• Preeclampsia;
  • endothelium;
  • morphology;
  • propidium iodide;
  • tissue factor;
  • cellular fibronectin;
  • Von Willebrand factor

ABSTRACT: Endothelial cell dysfunction could explain many of the pathophysiological changes observed in preeclampsia. Markers of endothelial cell activation including increased circulating Von Willebrand factor (VWF) and cellular fibronectin (cFN) antedate clinically evident disease. We have therefore proposed that alteration of endothelial cell function by circulating agent(s) produced by the placenta initiates the clinical syndrome. This hypothesis predicts that there are a factor(s) in the blood of women with preeclampsia that are capable of altering endothelial cell function. We and others have examined in vitro interactions of maternal serum and endothelial cells to test this hypothesis.
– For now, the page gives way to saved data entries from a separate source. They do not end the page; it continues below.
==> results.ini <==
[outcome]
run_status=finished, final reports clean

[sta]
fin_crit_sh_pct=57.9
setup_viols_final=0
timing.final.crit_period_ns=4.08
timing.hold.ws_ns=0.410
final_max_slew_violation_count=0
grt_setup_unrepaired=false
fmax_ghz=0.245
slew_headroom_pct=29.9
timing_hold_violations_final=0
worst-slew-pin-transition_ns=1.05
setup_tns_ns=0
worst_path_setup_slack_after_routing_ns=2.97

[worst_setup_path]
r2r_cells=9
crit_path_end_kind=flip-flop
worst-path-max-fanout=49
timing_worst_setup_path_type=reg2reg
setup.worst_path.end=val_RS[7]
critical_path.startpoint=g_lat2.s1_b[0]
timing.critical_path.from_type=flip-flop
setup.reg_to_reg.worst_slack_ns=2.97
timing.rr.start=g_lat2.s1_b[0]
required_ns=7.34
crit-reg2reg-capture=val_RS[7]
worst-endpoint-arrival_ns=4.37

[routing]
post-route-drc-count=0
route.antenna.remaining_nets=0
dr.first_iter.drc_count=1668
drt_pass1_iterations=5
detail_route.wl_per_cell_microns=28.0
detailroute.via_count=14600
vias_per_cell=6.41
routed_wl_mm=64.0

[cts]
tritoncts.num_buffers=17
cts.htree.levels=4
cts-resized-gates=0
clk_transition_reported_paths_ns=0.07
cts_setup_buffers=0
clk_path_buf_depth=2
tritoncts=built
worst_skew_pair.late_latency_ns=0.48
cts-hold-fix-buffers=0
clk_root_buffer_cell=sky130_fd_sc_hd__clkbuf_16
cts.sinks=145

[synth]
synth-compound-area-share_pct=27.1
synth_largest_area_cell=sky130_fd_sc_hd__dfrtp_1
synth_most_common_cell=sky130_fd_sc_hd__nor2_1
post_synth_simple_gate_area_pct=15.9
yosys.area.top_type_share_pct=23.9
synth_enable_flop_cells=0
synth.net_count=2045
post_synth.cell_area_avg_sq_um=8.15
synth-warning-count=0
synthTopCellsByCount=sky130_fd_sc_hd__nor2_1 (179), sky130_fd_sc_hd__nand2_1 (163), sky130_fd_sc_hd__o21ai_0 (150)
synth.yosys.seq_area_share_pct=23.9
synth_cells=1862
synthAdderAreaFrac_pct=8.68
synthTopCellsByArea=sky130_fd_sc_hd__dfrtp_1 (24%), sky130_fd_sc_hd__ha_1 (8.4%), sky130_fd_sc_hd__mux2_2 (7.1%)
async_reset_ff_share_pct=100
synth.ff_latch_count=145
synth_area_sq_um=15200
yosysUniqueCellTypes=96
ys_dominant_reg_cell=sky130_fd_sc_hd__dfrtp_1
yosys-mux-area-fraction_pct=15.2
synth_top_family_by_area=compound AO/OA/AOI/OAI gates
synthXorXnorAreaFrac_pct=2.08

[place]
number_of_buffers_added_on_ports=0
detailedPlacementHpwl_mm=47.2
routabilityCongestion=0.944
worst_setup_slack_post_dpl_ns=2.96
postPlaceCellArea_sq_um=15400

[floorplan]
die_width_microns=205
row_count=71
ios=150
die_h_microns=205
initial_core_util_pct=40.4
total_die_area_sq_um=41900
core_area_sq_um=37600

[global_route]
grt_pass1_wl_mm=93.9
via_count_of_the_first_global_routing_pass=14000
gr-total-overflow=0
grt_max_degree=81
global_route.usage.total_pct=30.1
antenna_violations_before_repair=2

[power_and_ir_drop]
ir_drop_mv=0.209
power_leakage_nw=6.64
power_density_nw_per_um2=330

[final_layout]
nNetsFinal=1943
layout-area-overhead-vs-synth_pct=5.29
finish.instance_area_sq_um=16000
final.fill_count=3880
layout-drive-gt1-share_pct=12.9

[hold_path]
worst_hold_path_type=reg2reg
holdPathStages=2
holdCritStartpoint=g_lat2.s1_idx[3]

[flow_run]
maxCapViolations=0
`src/rtl/instr_encoder_loader.sv`:
```
`default_nettype none
// +----------------------------------------------------------------------------+
// | Module      : instr_encoder_loader                                         |
// | Description : Packs RV32I instruction descriptions into 32-bit words and   |
// |               streams them into consecutive instruction-memory addresses.  |
// | Revision    : 1.0 - initial release                                        |
// +----------------------------------------------------------------------------+
module instr_encoder_loader #(
    parameter int IMEM_DEPTH = 256,
    parameter int ADDR_W     = 8
) (
    input  logic              clk,
    input  logic              reset,
    input  logic              start,
    input  logic              in_valid,
    output logic              in_ready,
    input  logic              in_last,
    input  logic [3:0]        in_class,
    input  logic [2:0]        in_funct3,
    input  logic              in_funct7b5,
    input  logic [4:0]        in_rd,
    input  logic [4:0]        in_rs1,
    input  logic [4:0]        in_rs2,
    input  logic [31:0]       in_imm,
    output logic              imem_wren,
    output logic [ADDR_W-1:0] imem_addr,
    output logic [31:0]       imem_wdata,
    output logic [ADDR_W:0]   count,
    output logic              busy,
    output logic              done,
    output logic              err_illegal,
    output logic              err_full
);

    localparam logic [1:0] c_st_idle = 2'd0;
    localparam logic [1:0] c_st_load = 2'd1;
    localparam logic [1:0] c_st_done = 2'd2;

    localparam logic [6:0] c_op_lw    = 7'b0000011;
    localparam logic [6:0] c_op_sw    = 7'b0100011;
    localparam logic [6:0] c_op_jal   = 7'b1101111;
    localparam logic [6:0] c_op_jalr  = 7'b1100111;
    localparam logic [6:0] c_op_rtype = 7'b0110011;
    localparam logic [6:0] c_op_btype = 7'b1100011;
    localparam logic [6:0] c_op_itype = 7'b0010011;
    localparam logic [6:0] c_op_lui   = 7'b0110111;
    localparam logic [6:0] c_op_auipc = 7'b0010111;

    localparam logic [ADDR_W:0] c_depth = (ADDR_W + 1)'(IMEM_DEPTH);

    logic [1:0]        r_state;
    logic              r_wren;
    logic [ADDR_W-1:0] r_addr;
    logic [31:0]       r_wdata;
    logic [ADDR_W:0]   r_count;
    logic              r_err_illegal;
    logic              r_err_full;

    logic              w_accept;
    logic              w_legal;
    logic              w_shift;
    logic [ADDR_W:0]   w_count_nxt;
    logic [31:0]       w_enc;

    assign w_accept    = in_valid && (r_state == c_st_load);
    assign w_legal     = (in_class <= 4'd8);
    assign w_shift     = (in_funct3 == 3'b001) || (in_funct3 == 3'b101);
    assign w_count_nxt = r_count + 1'b1;

    always_comb begin
        w_enc = 32'h0;
        case (in_class)
            4'd0: w_enc = {in_imm[11:0], in_rs1, in_funct3, in_rd, c_op_lw};
            4'd1: w_enc = {in_imm[11:5], in_rs2, in_rs1, in_funct3, in_imm[4:0], c_op_sw};
            4'd2: w_enc = {in_imm[20], in_imm[10:1], in_imm[11], in_imm[19:12], in_rd, c_op_jal};
            4'd3: w_enc = {in_imm[11:0], in_rs1, 3'b000, in_rd, c_op_jalr};
            4'd4: w_enc = {1'b0, in_funct7b5, 5'b00000, in_rs2, in_rs1, in_funct3, in_rd, c_op_rtype};
            4'd5: w_enc = {in_imm[12], in_imm[10:5], in_rs2, in_rs1, in_funct3,
                           in_imm[4:1], in_imm[11], c_op_btype};
            4'd6: begin
                // Shift-immediates carry funct7 in the upper immediate bits.
                if (w_shift) begin
                    w_enc = {1'b0, in_funct7b5, 5'b00000, in_imm[4:0], in_rs1, in_funct3, in_rd, c_op_itype};
                end else begin
                    w_enc = {in_imm[11:0], in_rs1, in_funct3, in_rd, c_op_itype};
                end
            end
            4'd7: w_enc = {in_imm[31:12], in_rd, c_op_lui};
            4'd8: w_enc = {in_imm[31:12], in_rd, c_op_auipc};
            default: w_enc = 32'h0;
        endcase
    end

    always_ff @(posedge clk) begin
        if (reset) begin
            r_state       <= c_st_idle;
            r_wren        <= 1'b0;
            r_addr        <= '0;
            r_wdata       <= 32'h0;
            r_count       <= '0;
            r_err_illegal <= 1'b0;
            r_err_full    <= 1'b0;
        end else begin
            r_wren <= 1'b0;
            case (r_state)
                c_st_idle: begin
                    if (start) begin
                        r_state       <= c_st_load;
                        r_count       <= '0;
                        r_err_illegal <= 1'b0;
                        r_err_full    <= 1'b0;
                    end
                end
                c_st_load: begin
                    if (w_accept) begin
                        if (w_legal) begin
                            r_wren  <= 1'b1;
                            r_addr  <= r_count[ADDR_W-1:0];
                            r_wdata <= w_enc;
                            r_count <= w_count_nxt;
                            if (in_last) begin
                                r_state <= c_st_done;
                            end else if (w_count_nxt == c_depth) begin
                                r_state    <= c_st_done;
                                r_err_full <= 1'b1;
                            end
                        end else begin
                            r_err_illegal <= 1'b1;
                            if (in_last) begin
                                r_state <= c_st_done;
                            end
                        end
                    end
                end
                c_st_done: r_state <= c_st_idle;
                default:   r_state <= c_st_idle;
            endcase
        end
    end

    assign in_ready    = (r_state == c_st_load);
    assign busy        = (r_state != c_st_idle);
    assign done        = (r_state == c_st_done);
    assign imem_wren   = r_wren;
    assign imem_addr   = r_addr;
    assign imem_wdata  = r_wdata;
    assign count       = r_count;
    assign err_illegal = r_err_illegal;
    assign err_full    = r_err_full;

endmodule
`default_nettype wire

```
`config.mk`:
```
export PLATFORM = sky130hd
export DESIGN_NAME = instr_encoder_loader
export DESIGN_NICKNAME = d
export VERILOG_FILES = /design/src/rtl/instr_encoder_loader.sv
export SDC_FILE = /design/constraint.sdc
export NUM_CORES = 1
export LEC_CHECK = 0
export CAP_MARGIN = 20
export CELL_PAD_IN_SITES_DETAIL_PLACEMENT = 0
export CELL_PAD_IN_SITES_GLOBAL_PLACEMENT = 1
export CORE_ASPECT_RATIO = 0.8
export CORE_UTILIZATION = 34
export CTS_BUF_LIST = sky130_fd_sc_hd__clkbuf_4
export DETAILED_ROUTE_END_ITERATION = 7
export GPL_ROUTABILITY_DRIVEN = 0
export HOLD_SLACK_MARGIN = 0.05
export PLACE_DENSITY = 0.91
export SKIP_LAST_GASP = 1
export SLEW_MARGIN = 25
export SYNTH_ARGS = -nofsm -noshare
export SYNTH_HDL_FRONTEND = slang
export SYNTH_SLANG_ARGS = --single-unit
export TNS_END_PERCENT = 5
```
`constraint.sdc`:
```
create_clock -name clk -period 2.8 [get_ports clk]
set_input_delay 0.7 -clock clk [delete_from_list [all_inputs] [get_ports clk]]
set_output_delay 0.7 -clock clk [all_outputs]
set_load 0.03 [all_outputs]
```
==> flow_summary.json <==
{
  "status": "complete, no violations",
  "h-tree-depth": 2,
  "routedWlPerCell_um": 15.4,
  "synth_top_area_cell": "dfxtp_1",
  "syn2layout_area_growth_pct": 46.3,
  "clock_sinks": 53,
  "tightest_slew_ns": 0.641,
  "setup_viol": 0,
  "crit_type": "in2reg",
  "synthArstFlopShare_pct": 0,
  "drt_wl_total_mm": 8.74,
  "finalCriticalPeriod_ns": 2.40,
  "root_buffer": "clkbuf_4",
  "cp_top_family": "buffers and inverters",
  "layout_common_cells": "clkdlybuf4s50_1 (113), nor2_1 (57), dfxtp_1 (53), a21oi_1 (23), nand2_1 (22)",
  "clock.fmax_ghz": 0.416,
  "cts_tree": "built",
  "period_share_pct": 85.9,
  "critPathMaxFanout": 20,
  "slew_viol_final": 0,
  "synth_seq_cells": 53,
  "slowest_stage": "clkdlybuf4s50_1",
  "cp.arrival_ns": 2.66,
  "clk_latency_ns": 0.37,
  "firstDrtPassIters": 8,
  "avgSynthCellArea_um2": 8.30,
  "dp_hpwl_mm": 6.54,
  "fin_ws_ns": 0.396,
  "power_density_mw_per_mm2": 367,
  "slew_headroom_pct": 56.9,
  "rows": 29,
  "initial_core_util_pct": 35.7,
  "port_buffers": 114,
  "skew_ns": 0.0118,
  "ant_nets": 0,
  "synthCells": 348,
  "netlist_area_mm2": 0.00289,
  "diodes": 0,
  "hold_violations": 0,
  "via_count": 3010,
  "overflow": 0,
  "syn-num-nets": 410,
  "nNetsFinal": 522,
  "cp-end-kind": "register",
  "drc": 0,
  "rsz0062_at_grt": "no",
  "viasPerCell": 5.29,
  "ys_warn_count": 0,
  "die_h_um": 84.5,
  "grt_pass1_vias": 2870,
  "clockBufferDepth": 2,
  "grt_start_max_net_pins": 38,
  "ys_seq_area_share_pct": 36.7,
  "fill_cells": 772,
  "critPathMaxStageDelay_ns": 0.55,
  "clk_pin_slew_ns": 0.15,
  "grt_pass1_wl_mm": 14.5,
  "worstPathCellList": "clkdlybuf4s50_1, buf_4, inv_1, and3_4, a31o_4, a221oi_1, a211oi_1",
  "ctsHoldBuffers": 0,
  "regArea_mm2": 0.00106,
  "finalSetupTns_ns": 0,
  "ios": 115,
  "core_mm2": 0.00809,
  "start_kind": "input port",
  "die_area_mm2": 0.00887,
  "fp.dieW_um": 105,
  "cts_buffers": 5,
  "synth_cell_types": 61,
  "ir_drop_v": 0.000175,
  "crit_required_ns": 3.05,
  "rr_worst_depth": 6,
  "yosysTopAreaCellShare_pct": 36.7,
  "hp-class": "reg2reg",
  "cts_resized": 0,
  "postCtsSetupBuffers": 0,
  "whs_path_depth": 2,
  "grtUsageTotal_pct": 20.1,
  "final_common_cell": "clkdlybuf4s50_1",
  "dpl.cell_count": 561,
  "antenna_found_initial": 0,
  "critPathBufInv": 3,
  "drive_gt1_share_pct": 9.76,
  "detail_route.iter0.violations": 167,
  "maxCapViolations": 0,
  "final_cells": 569,
  "synth-edff-count": 0,
  "place_ws_ns": 0.0441,
  "worstSetupPathDepth": 7,
  "synth.area.top_cells": "dfxtp_1 (37%), nor2_1 (7.4%), a211oi_1 (4.2%)",
  "multi_input_area_mm2": 0.00165,
  "synth_ff_type": "dfxtp_1",
  "p_leak_uw": 0.00152
}
==> path summary, 6_finish.rpt <==
| check | from | end | slack [ns] |
|---|---|---|---|
| setup / recovery | in_class[1] | imem_wdata[30] | 0.40 |
| hold / removal | imem_addr[7] | imem_addr[7] | 0.46 |
| setup reg to reg | count[1] | r_state[1] | 0.63 |
| hold reg to reg | imem_addr[7] | imem_addr[7] | 0.46 |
Our initial report indicating increased release of [51Cr]chromate from human umbilical vein endothelial cells (HUVE) suggested a lethal, lytic effect of serum from preeclamptic women. However, more specific indicators of endothelial cell structure and function do not support such a nonspecific effect. The morphology of HUVE was minimally altered after exposure to sera of preeclamptic women, and the entry of propidium iodide entry into cells, a sensitive indicator of membrane integrity, also was not increased. These findings, in combination with the increased expression of mRNA for platelet-derived growth factor (PDGF), suggest endothelial cell activation rather than cell death in response to sera from preeclamptic women. Comparison of the effects of endotoxin and sera from preeclamptic women also supports the specificity of this response. Whereas endotoxin strikingly increased VWF on the surface of HUVE and tissue factor activity in conditioned media while minimally increasing cFN, preeclamptic sera increased cFN but had no demonstrable effect on VWF or tissue factor activity. Thus, under the conditions of our in vitro assays, sera from preeclamptic women are not diffusely toxic but rather act selectively on specific activation pathways.